Born on December 12, 1905, Anand had already experienced and internalised the ideological conflicts of his time by the time he wrote his first novel, Untouchable, in 1935. His father Lal Chand, a silversmith turned sepoy, worked in the British Indian regiment and was loyal to the Raj. His mother Ishwar Kaur came of peasant stock and shared the strong patriotic fervour of her father, which she passed on to Anand through tales of Sikh heroism. Looking back at his childhood, Anand sees himself as a split self admiring and imitating the ways of the White sahibs whom his father served, and alternately donning the role of Raja Rasalu, the hero of his mother's stories, "the prince who attacked the whole world with sword, bow and arrows". Some of his childhood experiences of colonial terrorism clinched the issue for him. He was 14 at the time of the Jallianwalabagh incident and was himself a victim of the police atrocities that followed. As Anand told me in a personal interview: "Growing up in an atmosphere of such tension and unease had a great impact on me. It is but natural that my novels became notes on my engagements for several freedoms."

Strength and resilience

The publication history of Anand's first novel is worth recording since it demonstrates the strength of Anand's convictions and his resilience of this ceaseless fighter for freedom.As many as 19 publishers turned down the manuscript before it was finally accepted by Lawrence and Wishart, a small left-wing publisher in London. Untouchable then went on to become a modern Indian classic and got translated into many world languages. The best of Anand's work focuses on the travails of the exploited and abused: untouchables (Untouchable, 1935), coolies (Coolie, 1936), plantation labour (Two Leaves and a Bud, 1937), common sepoys (Across the Black Waters, 1940) peasant women (Gauri, 1960). Anand's work chronicles the birth of modern India, critically analysing all the important developments that impacted the process: colonial rule and freedom struggle (The Village, 1939), the rise of Communism (The Sword and the Sickle, 1942), industrialisation (The Big Heart, 1945), the abolition of princely states (The Private Life of an Indian Prince, 1953), Indo-Pak border conflicts (Death of a Hero, 1964). Besides, his multi-volume fictional autobiography records the private life of the author as well as the history of the epoch in which he lived.

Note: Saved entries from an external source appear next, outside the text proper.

==> raven: inputs <==
==> flow/design.v <==
module lcd_ctrl(clk, reset, datain, cmd, cmd_valid, dataout, output_valid, busy);
input           clk;
input           reset;
input   [7:0]   datain;
input   [2:0]   cmd;
input           cmd_valid;
output reg [7:0]   dataout;
output reg         output_valid;
output reg         busy;
reg cur_state,next_state;  
reg [5:0] img_counter;     
reg [2:0] row,col;         
reg [2:0] row_t,col_t;         
reg [5:0] out_pos;          
reg [2:0] cmd_reg;         
reg [7:0] data_buff[35:0];  
localparam REFLASH     = 3'd0;
localparam LOAD_DATA   = 3'd1;
localparam SHIFT_RIGHT = 3'd2;
localparam SHIFT_LEFT  = 3'd3;
localparam SHIFT_UP    = 3'd4;
localparam SHIFT_DOWN  = 3'd5;
localparam WAIT_CMD = 1'b0;
localparam PROCESS  = 1'b1;
always @ ( posedge clk or posedge reset ) begin    
    if (reset)  
        cur_state <= WAIT_CMD;
    else
        cur_state <= next_state;
end 
always @ ( * ) begin     
    case ( cur_state )
        WAIT_CMD : begin
            if ( cmd_valid )
                next_state = PROCESS;
            else
                next_state = WAIT_CMD;
        end
        PROCESS : begin
            if ( ( cmd_reg == REFLASH ) && img_counter[5:3] == 3'd2 && img_counter[2:0] == 3'd2 )
                next_state = WAIT_CMD;
            else
                next_state = PROCESS;
        end
    endcase
end
always @ (*) begin   
    row_t = row + img_counter[5:3];
    col_t = col + img_counter[2:0];
    out_pos = row_t * 6'd6 + col_t;
end
always @ ( posedge clk or posedge reset ) begin   
    if (reset) begin
        row <= 3'd2;
        col <= 3'd2;
        dataout <= 8'd0;
        output_valid <= 1'd0;
        busy <= 1'd0;
        cmd_reg <= REFLASH;
        img_counter <= 6'd0;
    end
    else begin
        if ( cur_state == WAIT_CMD ) begin
            if ( cmd_valid ) begin
                cmd_reg <= cmd;
                busy <= 1'd1;
            end
            img_counter <= 6'd0;
            output_valid <= 1'd0;
        end
        else begin
            case ( cmd_reg )
                REFLASH : begin
                    dataout <= data_buff[out_pos];
                    if ( img_counter[2:0] == 3'd2 ) begin
                        img_counter[5:3] <= img_counter[5:3] + 1'd1;
                        img_counter[2:0] <= 3'd0;
                    end
                    else begin
                        img_counter <= img_counter + 6'd1;
                    end
                    if ( img_counter[5:3] == 3'd2 && img_counter[2:0] == 3'd2 ) begin
                        busy <= 1'd0;
                    end
                    output_valid <= 1'd1;
                end
                LOAD_DATA : begin
                    if (img_counter == 6'd35) begin
                        img_counter <= 6'd0;
                        cmd_reg <= REFLASH;
                    end
                    else
                        img_counter <= img_counter + 6'd1;
                    data_buff[img_counter] <= datain;
                    row <= 3'd2;
                    col <= 3'd2;
                end
                SHIFT_RIGHT : begin
                    if ( col != 3'd3 )
                        col <= col + 3'd1;
                    cmd_reg <= REFLASH;
                end
                SHIFT_LEFT : begin
                    if ( col != 3'd0 )
                        col <= col - 3'd1;
                    cmd_reg <= REFLASH;
                end
                SHIFT_UP : begin
                    if ( row != 3'd0 )
                        row <= row - 3'd1;
                    cmd_reg <= REFLASH;
                end
                default : begin  
                    if ( row != 3'd3 )
                        row <= row + 3'd1;
                    cmd_reg <= REFLASH;
                end
            endcase
        end
    end
end
endmodule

Anand was a prolific writer whose interesting and critical articles on a wide variety of topics, ranging from art and architecture to cookery, constitute a rich archive for the study of Indian culture. One of the architects of the progressive writer's movement in India, founder of the art magazine Marg, which he edited for over four decades, Anand played a vital role in shaping the contemporary Indian philosophy and aesthetic of art and literature.

Anand reconciled several contradictions in his life and writing: He was a Gandhian and a Marxist at the same time; a romantic deeply involved with stark realities; moved effortlessly from Bloomsbury to Sabarmati; admired Adi Sankara and Budhdha but remained a karma yogi, a man of action.

He passed away on September 28, 2004, in Pune.